First, the camera emits a brief pulse of light. Then, reflections are detected by a sensor in the camera, followed by the capture and creation of images from within the heart. The images produced by this pinhole camera gives doctors an unprecedented view of the heart’s soft tissues.

The ‘pinhole’ camera has been in development for more than four years and researchers are hopeful to initiate the first phase of their clinical trial in 2019.

What are the benefits?

This camera would provide cardiologists with real-time imaging from within the heart, enabling them to differentiate between tissues at an extraordinary depth and assisting them in navigating the high-risk situations that may occur during these procedures.

2. Protected TAVI

TAVI: Transcatheter Aortic Valve Replacement, or TAVI: Transcatheter Aortic Valve Implantation, is a minimally invasive surgical procedure that allows a new valve to be placed in an existing and damaged aortic valve.

As is the case with all heart-related procedures, TAVI comes with its risks – the most common being a heightened risk of stroke. In 2017, a new technology known as cerebral embolic protection, often referred to as Protected TAVI,  was approved for patients who are undergoing TAVI. A cerebral embolic protection device acts as a tiny net. When deployed during the TAVI procedure, it can capture and remove debris before reaching the brain, providing a layer of protection in mitigating the risk of stroke.

Who is it for?

TAVI is a minimally invasive procedure available to patients suffering from aortic stenosis (a calcified and narrowed aortic valve), including some candidates who have already undergone aortic valve replacement surgery.

For patients diagnosed with aortic stenosis whose Heart Team has recommended TAVI, a cerebral embolic protection device can help reduce the risk of stroke.

How does it work?

A cerebral embolic protection device was designed to filter the blood to prevent particles from reaching your brain by capturing and removing them during a TAVI procedure. A temporary protection device is placed in the bloodstream between the heart and the brain during the TAVI procedure and then removed at the end of the procedure. Watch this short, educational video to learn more about how a cerebral embolic protection device works.

What are the benefits?

If your Heart Team has recommended TAVI, a cerebral embolic protection device can reduce the risk of brain injury such as stroke during the procedure.

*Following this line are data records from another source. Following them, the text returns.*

===== src/rtl/nnrv_mem_arb.sv =====
// nnrv_mem_arb: shares one single-port memory between IF reads and LS accesses,
// with LS priority, an IF starvation guard and fixed-latency response routing.
module nnrv_mem_arb #(
    parameter int AW         = 32,
    parameter int DW         = 32,
    parameter int MEM_LAT    = 1,
    parameter int STARVE_LIM = 4
) (
    input  logic            i_clk,
    input  logic            i_rst,
    input  logic            i_if_req,
    input  logic [AW-1:0]   i_if_addr,
    output logic            o_if_gnt,
    output logic            o_if_rvalid,
    output logic [DW-1:0]   o_if_rdata,
    input  logic            i_ls_req,
    input  logic            i_ls_we,
    input  logic [AW-1:0]   i_ls_addr,
    input  logic [DW-1:0]   i_ls_wdata,
    input  logic [DW/8-1:0] i_ls_be,
    output logic            o_ls_gnt,
    output logic            o_ls_rvalid,
    output logic [DW-1:0]   o_ls_rdata,
    output logic            o_mem_en,
    output logic            o_mem_we,
    output logic [AW-1:0]   o_mem_addr,
    output logic [DW-1:0]   o_mem_wdata,
    output logic [DW/8-1:0] o_mem_be,
    input  logic [DW-1:0]   i_mem_rdata,
    output logic            o_busy
);
    typedef enum logic {S_IDLE, S_WAIT} state_t;
    localparam logic [2:0] LAT = 3'(MEM_LAT);
    localparam logic [3:0] LIM = 4'(STARVE_LIM);
    state_t     r_state;
    logic [2:0] r_lat_cnt;
    logic [3:0] r_starve_cnt;
    logic       r_owner_ls;
    logic       r_we;
    logic       w_resp, w_slot, w_if_win, w_gnt;
    always_comb begin
        w_resp   = r_state == S_WAIT && r_lat_cnt == LAT;
        // gating with i_rst keeps every combinational output low while reset is held
        w_slot   = i_rst && (r_state == S_IDLE || w_resp);
        w_if_win = i_if_req && (!i_ls_req || r_starve_cnt == LIM);
        o_if_gnt = w_slot && w_if_win;
        o_ls_gnt = w_slot && i_ls_req && !w_if_win;
        w_gnt    = o_if_gnt || o_ls_gnt;
    end
    assign o_mem_en    = w_gnt;
    assign o_mem_we    = o_ls_gnt && i_ls_we;
    assign o_mem_addr  = o_ls_gnt ? i_ls_addr : o_if_gnt ? i_if_addr : '0;
    assign o_mem_wdata = o_ls_gnt ? i_ls_wdata : '0;
    assign o_mem_be    = o_ls_gnt ? i_ls_be : o_if_gnt ? '1 : '0;
    assign o_if_rvalid = w_resp && !r_owner_ls;
    assign o_ls_rvalid = w_resp && r_owner_ls;
    assign o_if_rdata  = o_if_rvalid ? i_mem_rdata : '0;
    assign o_ls_rdata  = (o_ls_rvalid && !r_we) ? i_mem_rdata : '0;
    assign o_busy      = r_state == S_WAIT;
    always_ff @(posedge i_clk or negedge i_rst) begin
        if (!i_rst) begin
            r_state      <= S_IDLE;
            r_lat_cnt    <= '0;
            r_starve_cnt <= '0;
            r_owner_ls   <= 1'b0;
            r_we         <= 1'b0;
        end else begin
            if (w_gnt) begin
                r_state    <= S_WAIT;
                r_lat_cnt  <= 3'd1;
                r_owner_ls <= o_ls_gnt;
                r_we       <= o_mem_we;
            end else if (w_resp) begin
                r_state <= S_IDLE;
            end else if (r_state == S_WAIT) begin
                r_lat_cnt <= r_lat_cnt + 3'd1;
            end
            r_starve_cnt <= (!i_if_req || o_if_gnt) ? 4'd0 :
                            (o_ls_gnt && r_starve_cnt != LIM) ? r_starve_cnt + 4'd1 : r_starve_cnt;
        end
    end
endmodule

Ask you Heart Team if Protected TAVI™ is right for you, and check here for a list of providing hospitals.

3. Therapeutic Hypothermia

Therapeutic Hypothermia is a treatment that has been administered in various forms since the 1940s. However, in recent years it has been found to be effective for wider use within hospitals via novel methods of application.

Who is the treatment for?

Therapeutic hypothermia is distinguished as a treatment that is ‘dramatically changing outcomes for people who suffer cardiac arrest.’ Cardiac arrest occurs when the heart stops beating abruptly, causing restricted blood flow to the body’s organs. This may include restricted blood flow to the brain, which can often cause irreversible damage.

How does it work?

Therapeutic hypothermia involves deliberately cooling a patient’s body temperature after a traumatic event, such as cardiac arrest. The ideal body temperature is between 89°F to 93°F.

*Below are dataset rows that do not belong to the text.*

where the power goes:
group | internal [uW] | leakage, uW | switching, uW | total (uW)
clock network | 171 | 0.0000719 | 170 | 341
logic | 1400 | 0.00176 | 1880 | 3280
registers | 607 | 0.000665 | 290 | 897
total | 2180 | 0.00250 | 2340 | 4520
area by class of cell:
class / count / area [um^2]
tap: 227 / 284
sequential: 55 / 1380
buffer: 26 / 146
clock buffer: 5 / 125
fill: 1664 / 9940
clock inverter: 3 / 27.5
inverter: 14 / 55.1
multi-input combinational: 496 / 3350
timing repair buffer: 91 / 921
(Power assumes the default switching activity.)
$ cat config.mk
export PLATFORM = sky130hd
export DESIGN_NAME = n2_window_stats
export DESIGN_NICKNAME = d
export VERILOG_FILES = /design/src/rtl/n2_window_stats.sv
export SDC_FILE = /design/constraint.sdc
export NUM_CORES = 1
export LEC_CHECK = 0
export CAP_MARGIN = 15
export CORE_UTILIZATION = 49
export DETAILED_ROUTE_END_ITERATION = 12
export PLACE_DENSITY = 0.75
export SLEW_MARGIN = 25
export SYNTH_ARGS = -nofsm -noshare
export SYNTH_HDL_FRONTEND = slang
export SYNTH_SLANG_ARGS = --single-unit
$ cat constraint.sdc
create_clock -name clk -period 3.1 [get_ports clk]
set_input_delay 0.775 -clock clk [delete_from_list [all_inputs] [get_ports clk]]
set_output_delay 0.775 -clock clk [all_outputs]
set_load 0.02 [all_outputs]
$ cat src/rtl/n2_window_stats.sv
// Window statistics over the n2 sample stream: sum/min/max/count per WINDOW
// samples (or per flushed partial window), reported over valid/ready.
module n2_window_stats #(
    parameter  int DW     = 8,
    parameter  int WINDOW = 16,
    localparam int CW     = $clog2(WINDOW) + 1,
    localparam int SW     = DW + $clog2(WINDOW)
) (
    input  logic          clk,
    input  logic          rst,
    input  logic          in_valid,
    input  logic [DW-1:0] in_data,
    output logic          in_ready,
    input  logic          flush,
    output logic          out_valid,
    input  logic          out_ready,
    output logic [SW-1:0] out_sum,
    output logic [DW-1:0] out_min,
    output logic [DW-1:0] out_max,
    output logic [CW-1:0] out_count
);

    typedef enum logic {ACCUM, REPORT} state_t;

    state_t        state, state_n;
    logic [CW-1:0] cnt, cnt_n, s_cnt;
    logic [SW-1:0] acc_sum, sum_n, s_sum;
    logic [DW-1:0] acc_min, min_n, s_min;
    logic [DW-1:0] acc_max, max_n, s_max;
    logic          in_ready_n, out_valid_n;
    logic [SW-1:0] out_sum_n;
    logic [DW-1:0] out_min_n, out_max_n;
    logic [CW-1:0] out_count_n;
    logic          take;

    always_ff @(posedge clk) begin
        if (rst) begin
            state     <= ACCUM;
            cnt       <= '0;
            acc_sum   <= '0;
            acc_min   <= '1;
            acc_max   <= '0;
            in_ready  <= 1'b1;
            out_valid <= 1'b0;
            out_sum   <= '0;
            out_min   <= '0;
            out_max   <= '0;
            out_count <= '0;
        end else begin
            state     <= state_n;
            cnt       <= cnt_n;
            acc_sum   <= sum_n;
            acc_min   <= min_n;
            acc_max   <= max_n;
            in_ready  <= in_ready_n;
            out_valid <= out_valid_n;
            out_sum   <= out_sum_n;
            out_min   <= out_min_n;
            out_max   <= out_max_n;
            out_count <= out_count_n;
        end
    end

    // Accumulator view with the same-cycle sample folded in; the trigger and
    // the report both use this so the final sample lands in its own window.
    always_comb begin
        take  = in_valid & in_ready;
        s_cnt = cnt + CW'(take);
        s_sum = acc_sum + (take ? SW'(in_data) : '0);
        s_min = (take && in_data < acc_min) ? in_data : acc_min;
        s_max = (take && in_data > acc_max) ? in_data : acc_max;
    end

    always_comb begin
        state_n     = state;
        cnt_n       = cnt;
        sum_n       = acc_sum;
        min_n       = acc_min;
        max_n       = acc_max;
        in_ready_n  = in_ready;
        out_valid_n = out_valid;
        out_sum_n   = out_sum;
        out_min_n   = out_min;
        out_max_n   = out_max;
        out_count_n = out_count;
        case (state)
            ACCUM: begin
                if ((take && s_cnt == CW'(WINDOW)) || (flush && s_cnt != '0)) begin
                    out_sum_n   = s_sum;
                    out_min_n   = s_min;
                    out_max_n   = s_max;
                    out_count_n = s_cnt;
                    out_valid_n = 1'b1;
                    in_ready_n  = 1'b0;
                    state_n     = REPORT;
                    cnt_n       = '0;
                    sum_n       = '0;
                    min_n       = '1;
                    max_n       = '0;
                end else begin
                    cnt_n = s_cnt;
                    sum_n = s_sum;
                    min_n = s_min;
                    max_n = s_max;
                end
            end
            REPORT: begin
                if (out_ready) begin
                    out_valid_n = 1'b0;
                    in_ready_n  = 1'b1;
                    state_n     = ACCUM;
                end
            end
            default: state_n = ACCUM;
        endcase
    end

endmodule

# Yosys cells after proc, flatten, opt, wreduce, memory -nomap -nowiden
# Cells that the tools add are included.
# Widths: inputs -> output; s select.
[word_totals]
ff_bits = 69
in_bits = 13
[classes]
n_addsub = 2
order_cmp = 2
eq_ne = 3
n_mux = 16
bitwise_logic = 2
n_reduce_logical = 8
[op_table]
columns = ["operator", "count"]
rows = [
  ["$mux 8", 5],
  ["$add 12x8->12", 1],
  ["$mux 12", 1],
  ["$gt 8x8->1", 1],
  ["$lt 8x8->1", 1],
  ["$mux 1", 6],
  ["$pmux 1 s2", 3],
  ["$add 5x1->5", 1],
  ["$eq 5x5->1 const B", 1],
  ["$mux 5", 1],
  ["$reduce_bool 5->1", 1],
  ["$logic_and 1x1->1", 4],
  ["$ne 2x2->1 const B", 2],
  ["$reduce_and 2->1", 2],
  ["$and 1x1->1", 1],
  ["$logic_or 1x1->1", 1],
  ["$not 1->1", 1],
]

# Longest topological paths before layout
[logic_depth]
word_depth = 7
ltp_mapped = 14

# Least setup slack after synthesis
# OpenSTA, ideal clock, no wires.
[synth_timing]
path_kind = "in2reg"
start = "in in_valid"
end = "reg acc_min[0]"
setup_ns = 0.144
arrival_time_ns = 2.943
setup_slack_ns = 0.013
stages = 14
path_cell_list = "nand2_1 > buf_2 > inv_1 > ha_1 > ha_1 > xnor2_2 > nand2_1 > or3_1 > buf_2 > and3b_1 > buf_2 > buf_6 > nor2_4 > o311ai_0"
[synth_via]
elab_chain_len = 6
elab_cells_between_ends = 10
[synth_rtl]
columns = ["element", "line_no", "source"]
rows = [
  ["from (decl)", "11", "input logic in_valid,"],
  ["$and 1x1->1 (*)", "67", "take = in_valid & in_ready;"],
  ["$add 5x1->5", "68", "s_cnt = cnt + CW'(take);"],
  ["$eq 5x5->1 / $reduce_bool 5->1 (equally long branches)", "88", "if ((take && s_cnt == CW'(WINDOW)) || (flush && s_cnt != '0)) begin"],
  ["$logic_and 1x1->1", "88", ""],
  ["$logic_or 1x1->1", "88", ""],
  ["$mux 8 (*)", "88", ""],
  ["to (signal assigned)", "53", "acc_min <= min_n;"],
  ["to (decl)", "28", "logic [DW-1:0] acc_min, min_n, s_min;"],
]
# Mark *: on every way between the ends. The rest lies on a longest branch, timed or not.
# A chain may end at the register's enable or synchronous reset.

# Worst setup path after layout
[layout_timing]
start = "in in_valid"
end = "reg acc_max[6]"
[layout_via]
elab_chain_len = 6
elab_cells_between_ends = 10
[layout_rtl]
columns = ["element", "line_no", "source"]
rows = [
  ["$and 1x1->1 (*)", "67", ""],
  ["$add 5x1->5 (*)", "68", ""],
  ["via s_cnt[1]", "26", "logic [CW-1:0] cnt, cnt_n, s_cnt;"],
  ["$eq 5x5->1 / $reduce_bool 5->1 (equally long branches)", "88", ""],
  ["$logic_and 1x1->1", "88", ""],
  ["$logic_or 1x1->1 (*)", "88", ""],
  ["$mux 8 (*)", "88", ""],
  ["to (signal assigned)", "54", "acc_max <= max_n;"],
  ["to (decl)", "29", "logic [DW-1:0] acc_max, max_n, s_max;"],
]
# Mark *: on every way through the listed nets, which the timed path passes. The rest lies on a longest branch.

==> results.py <==
metrics = {
    "outcome": {
        "status": "finished clean",
    },
    "logic_synthesis": {
        "ys_seq_area_share_pct": 39.6,
        "synth_top_area_cell": "dfxtp_1",
        "synth.most_common_cell": "dfxtp_1",
        "synth-seq-cells": 69,
        "synthTopCellsByArea": "dfxtp_1 (40%), ha_1 (9.0%), a211oi_1 (6.5%)",
        "yosys_warnings": 0,
        "synthesis.nets": 445,
        "async_reset_ff_share_pct": 0,
        "synth_top_area_share_pct": 39.6,
        "syn_avg_cell_area_um2": 8.58,
        "synth_common_cells": "dfxtp_1 (69), nor2_1 (53), nand2_1 (40), a211oi_1 (30), a21oi_1 (27)",
        "synthesis.area_um2": 3480,
        "synthDistinctLibCells": 47,
        "synth_edf_count": 0,
        "synth_ff_type": "dfxtp_1",
        "postSynthCellCount": 406,
    },
    "floorplanning": {
        "row_count": 30,
        "start_util_pct": 51.0,
        "die_w_um": 86.3,
        "dieArea_um2": 7450,
        "die_h_um": 86.3,
        "num_io_pins": 48,
        "core-area_um2": 6830,
    },
    "cells_and_area": {
        "final_layout_size_suffix_gt1_share_pct": 14.7,
        "fillers": 579,
        "area_delta_synth_final_pct": 29.9,
        "final_cells": 585,
        "diodes": 0,
        "post-route-util_pct": 66.2,
        "nNetsFinal": 524,
    },
    "clock_network": {
        "cts-buffers-inserted": 9,
        "clk_latency_ns": 0.35,
        "clock_sinks": 69,
        "root_buffer": "clkbuf_8",
        "h-tree-depth": 3,
        "clk_pin_slew_ns": 0.07,
        "clockBufferDepth": 2,
        "cts_tree": "done",
    },
    "power_and_ir_drop": {
        "power_switching_mw": 1.81,
        "swShare_pct": 41.1,
        "p_seq_share_pct": 30.1,
        "pwr-share-comb_pct": 54.5,
        "pwr_density_cell_nw_per_um2": 974,
        "p_leak_nw": 1.92,
        "internal_power_mw": 2.59,
        "clock_power_share_pct": 15.4,
        "p_total_mw": 4.41,
        "vdd_drop_max_v": 0.000488,
    },
    "setup_path": {
        "cp.required_ns": 3.39,
        "endpoint_kind": "flip-flop",
        "critPathKind": "in -> reg",
        "rr_startpoint": "in_ready$_SDFFE_PP1P_",
        "ff2ff_path_depth": 11,
        "path_max_fanout": 8,
        "startpoint": "in_valid",
        "r2r_end": "acc_max[6]$_SDFFE_PP0N_",
        "cp.arrival_ns": 3.27,
        "worst_setup_path_start_kind": "primary input",
        "critPathCapture": "acc_max[6]$_SDFFE_PP0N_",
        "regToRegSetupSlack_ns": 0.60,
    },
    "timing": {
        "fmax_mhz": 335,
        "hold_viol_final": 0,
        "setup_violations": 0,
        "worstMarginPinSlew_ns": 0.637,
        "drv_slew": 0,
        "fin_crit_sh_pct": 96.2,
        "skew_ns": 0.00790,
        "min_period_ns": 2.98,
        "slew_headroom_pct": 57.5,
        "rsz0062_at_grt": "yes",
    },
    "routing": {
        "vias": 3192,
        "drtAntennaViolNets": 0,
        "dr.pass1.iters": 4,
        "drcViolationCount": 0,
        "drt-vias-per-instance": 5.46,
        "totalWireLength_um": 8640,
        "initialDrtViolationCount": 138,
        "wl_per_cell_um": 14.8,
    },
    "grt": {
        "grt_max_degree": 35,
        "grt_pass1_vias": 2998,
        "antenna_found_initial": 0,
        "grt_pass1_wl_um": 14500,
        "grtUsageTotal_pct": 25.0,
        "overflow": 0,
    },
    "run": {
        "max_cap_violations": 0,
    },
    "placement": {
        "portBuffers": 47,
        "gp_congestion": 0.845,
        "dp_hpwl_um": 6160,
        "place_inst": 568,
    },
    "min_path": {
        "hold_class": "reg -> reg",
    },
}
-- flip-flops by register name, summed over array words and instances (netlist names) --
name	flops
state	1
out_valid	1
out_count	5
acc_max	8
out_sum	12
out_max	8
out_min	8
acc_sum	12
cnt	5
in_ready	1
acc_min	8
-- power groups by stage --
| stage | combinational, mW | clock (mW) | sequential [mW] |
|---|---|---|---|
| 5_1_grt | 2.64 | 0.725 | 1.36 |
| 3_3_place_gp | 2.26 | 0 | 1.34 |
| 4_1_cts | 2.34 | 0.685 | 1.33 |
| 6_report | 2.40 | 0.677 | 1.33 |
| 3_5_place_dp | 2.31 | 0 | 1.34 |
| 2_1_floorplan | 1.34 | 0 | 1.48 |
-- through the flow --
| stage | cell area [µm²] | hold WS [ns] | setup TNS [ns] | setup WS (ns) |
|---|---|---|---|---|
| floorplan | 3480 | 0.442 | 0 | 0.0126 |
| global placement | 4300 | 0.445 | -5.90 | -0.161 |
| detailed placement | 4300 | 0.449 | -10.71 | -0.268 |
| CTS | 4470 | 0.461 | 0 | 0.0869 |
| global route | 4530 | 0.488 | -0.00104 | -0.00104 |
| finish | 4530 | 0.458 | 0 | 0.119 |
-- cell usage in the layout, fill, tap and decap left out, types with 12 or more instances in the layout --
cell type,n
dfxtp_1,69
nor2_1,53
clkdlybuf4s50_1,46
nand2_1,40
buf_4,40
a211oi_1,29
a21oi_1,27
inv_1,25
ha_1,24
o21ai_0,19
clkbuf_8,12
-- how the worst min path moves through the flow --
stage                                         start                        end  slack (ns)  cells after the start
after floorplan             acc_min[0]$_SDFFE_PP1N_    out_min[0]$_SDFFE_PP0P_        0.44                      2
after global placement      out_sum[3]$_SDFFE_PP0P_    out_sum[3]$_SDFFE_PP0P_        0.45                      2
final                       out_sum[3]$_SDFFE_PP0P_    out_sum[3]$_SDFFE_PP0P_        0.46                      2
after global routing      out_count[0]$_SDFFE_PP0P_  out_count[0]$_SDFFE_PP0P_        0.49                      2
after detailed placement    out_sum[5]$_SDFFE_PP0P_    out_sum[5]$_SDFFE_PP0P_        0.45                      2
after CTS                   out_sum[3]$_SDFFE_PP0P_    out_sum[3]$_SDFFE_PP0P_        0.46                      2
-- cell families (layout without fill, tap and decap cells) --
| logic type | after synthesis | in the layout | share of synthesized area (%) |
|---|---|---|---|
| AOI/OAI and AO/OA | 120 | 120 | 23.6 |
| xor gates and xnor gates | 12 | 12 | 3.23 |
| adders and majority gates | 26 | 26 | 9.55 |
| buffers and inverters | 50 | 133 | 6.10 |
| DFF | 69 | 69 | 39.6 |
| muxes | 8 | 8 | 2.30 |
| and+or+nand+nor | 121 | 121 | 15.6 |
-- routing by layer --
metal  track usage (%)  up-vias  share of wire (%)
met5                 0        -                  0
met4              10.2        0                1.6
met3              4.95       15                5.3
met2              39.5       91                 47
met1              33.4     1484                 47
li1                  -     1602                  -
-- critical path, cell delays in order --
cell	delay, ns
clkdlybuf4s50_1	0.46
nand2_1	0.06
inv_1	0.06
ha_1	0.16
ha_2	0.28
nor2_1	0.11
nand2_1	0.08
or3_4	0.39
buf_4	0.16
nand3b_1	0.23
o211a_2	0.35
a22o_1	0.15
-- what timing repair did --
| action | CTS | global route |
|---|---|---|
| hold buffers | 0 | 0 |
| endpoints found under the setup margin | 0 | 31 |
| setup buffers | 0 | 2 |
| gates resized for setup | 0 | 11 |
-- final cells by class --
cell class,instances,area [µm²],area share [%]
multi-input combinational,287,1910,42.2
sequential,69,1380,30.5
timing repair buffer,93,842,18.6
clock buffer,14,173,3.82
tap,96,120,2.65
inverter,25,93.8,2.07
clock inverter,1,5.00,0.111
Power figures use the tool's default switching activity.
### src/rtl/fir_coef_loader.sv
// fir_coef_loader: streams a coefficient frame into a shadow bank
// and commits it to the live FIR coefficient bus on a sample strobe.
module fir_coef_loader #(
  parameter int NTAPS = 10,
  parameter int CW    = 8
) (
  input  logic                clk,
  input  logic                rst_p,
  input  logic                ena,
  input  logic                load_valid,
  input  logic [CW-1:0]       load_data,
  input  logic                load_last,
  output logic                load_ready,
  output logic [NTAPS*CW-1:0] coef_out,
  output logic                busy,
  output logic                commit,
  output logic                frame_err
);

  localparam int IW = $clog2(NTAPS);
  localparam logic [IW-1:0] LAST_IDX = IW'(NTAPS - 1);

  typedef enum logic [1:0] {
    S_IDLE,
    S_LOAD,
    S_DRAIN,
    S_PEND
  } state_t;

  state_t                     r_state;
  state_t                     w_state_nx;
  logic [IW-1:0]              r_idx;
  logic [IW-1:0]              w_idx_nx;
  logic [IW-1:0]              w_widx;
  logic [NTAPS-1:0][CW-1:0]   r_shadow;
  logic [NTAPS-1:0][CW-1:0]   r_coef;
  logic                       r_commit;
  logic                       r_err;
  logic                       w_commit_nx;
  logic                       w_err_nx;
  logic                       w_acc;
  logic                       w_wr;

  assign load_ready = (r_state != S_PEND);
  assign busy       = (r_state != S_IDLE);
  assign w_acc      = load_valid & load_ready;
  assign w_widx     = (r_state == S_IDLE) ? '0 : r_idx;
  assign coef_out   = r_coef;
  assign commit     = r_commit;
  assign frame_err  = r_err;

  // Next-state, word index and pulse decode from the registered state.
  always_comb begin
    w_state_nx  = r_state;
    w_idx_nx    = r_idx;
    w_commit_nx = 1'b0;
    w_err_nx    = 1'b0;
    w_wr        = 1'b0;
    unique case (r_state)
      S_IDLE: begin
        if (w_acc) begin
          w_wr = 1'b1;
          if (load_last) begin
            w_err_nx = 1'b1;
            w_idx_nx = '0;
          end else begin
            w_idx_nx   = IW'(1);
            w_state_nx = S_LOAD;
          end
        end
      end
      S_LOAD: begin
        if (w_acc) begin
          w_wr = 1'b1;
          if (r_idx == LAST_IDX) begin
            w_idx_nx = '0;
            if (load_last) begin
              w_state_nx = S_PEND;
            end else begin
              w_err_nx   = 1'b1;
              w_state_nx = S_DRAIN;
            end
          end else if (load_last) begin
            w_idx_nx   = '0;
            w_err_nx   = 1'b1;
            w_state_nx = S_IDLE;
          end else begin
            w_idx_nx = r_idx + IW'(1);
          end
        end
      end
      S_DRAIN: begin
        if (w_acc && load_last) begin
          w_state_nx = S_IDLE;
        end
      end
      S_PEND: begin
        if (ena) begin
          w_commit_nx = 1'b1;
          w_state_nx  = S_IDLE;
        end
      end
      default: begin
        w_state_nx = S_IDLE;
        w_idx_nx   = '0;
      end
    endcase
  end

  // State, index and status pulse registers.
  always_ff @(posedge clk) begin
    if (rst_p) begin
      r_state  <= S_IDLE;
      r_idx    <= '0;
      r_commit <= 1'b0;
      r_err    <= 1'b0;
    end else begin
      r_state  <= w_state_nx;
      r_idx    <= w_idx_nx;
      r_commit <= w_commit_nx;
      r_err    <= w_err_nx;
    end
  end

  // Shadow bank collects incoming words by tap position.
  always_ff @(posedge clk) begin
    if (rst_p) begin
      r_shadow <= '0;
    end else if (w_wr) begin
      r_shadow[w_widx] <= load_data;
    end
  end

  // Live set: identity after reset, whole shadow copied on commit.
  always_ff @(posedge clk) begin
    if (rst_p) begin
      r_coef    <= '0;
      r_coef[0] <= CW'(1);
    end else if (w_commit_nx) begin
      r_coef <= r_shadow;
    end
  end

endmodule
### config.mk
export PLATFORM = sky130hd
export DESIGN_NAME = uart_digit_receiver
export DESIGN_NICKNAME = d
export VERILOG_FILES = /design/src/rtl/uart_digit_receiver.sv
export SDC_FILE = /design/constraint.sdc
export NUM_CORES = 1
export LEC_CHECK = 0
export BUFFER_PORTS_ARGS = -buffer_cell sky130_fd_sc_hd__buf_4
export CORE_MARGIN = 4
export CORE_UTILIZATION = 55
export CTS_BUF_LIST = sky130_fd_sc_hd__clkbuf_8
export DETAILED_ROUTE_END_ITERATION = 10
export HOLD_SLACK_MARGIN = 0.05
export PLACE_DENSITY = 0.85
export RECOVER_POWER = 25
export SETUP_SLACK_MARGIN = 0.1
export SYNTH_ARGS = -nofsm -noshare
export SYNTH_HDL_FRONTEND = slang
export SYNTH_SLANG_ARGS = --single-unit
### constraint.sdc
create_clock -name Clk -period 2.1 [get_ports Clk]
set_input_delay 0.21 -clock Clk [delete_from_list [all_inputs] [get_ports Clk]]
set_output_delay 0.21 -clock Clk [all_outputs]
set_load 0.005 [all_outputs]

There are various methods that healthcare professionals can use to lower body temperature, including the use of cooling pads, ice packs and/or cooling blankets. Another method is internal cooling, which is when chilled fluids are delivered through an IV directly into the bloodstream.

What are the benefits?

Lowering the body’s temperature after cardiac arrest increases the likelihood of a full recovery. It can also reduce inflammation in the brain, lessening the risk of permanent damage.

As the applications of therapeutic hypothermia continue to expand, (including those which support traumatic brain injuries) this treatment option becomes more and more widely available.

4. Soft Artificial Heart

Though it might sound a bit like science fiction, artificial hearts have been used by surgeons for nearly 50 years. These hearts were traditionally constructed of plastic and metal. However, due to their rigid composition, artificial hearts have a tendency to allow blood to clot, which can oftentimes lead to stroke.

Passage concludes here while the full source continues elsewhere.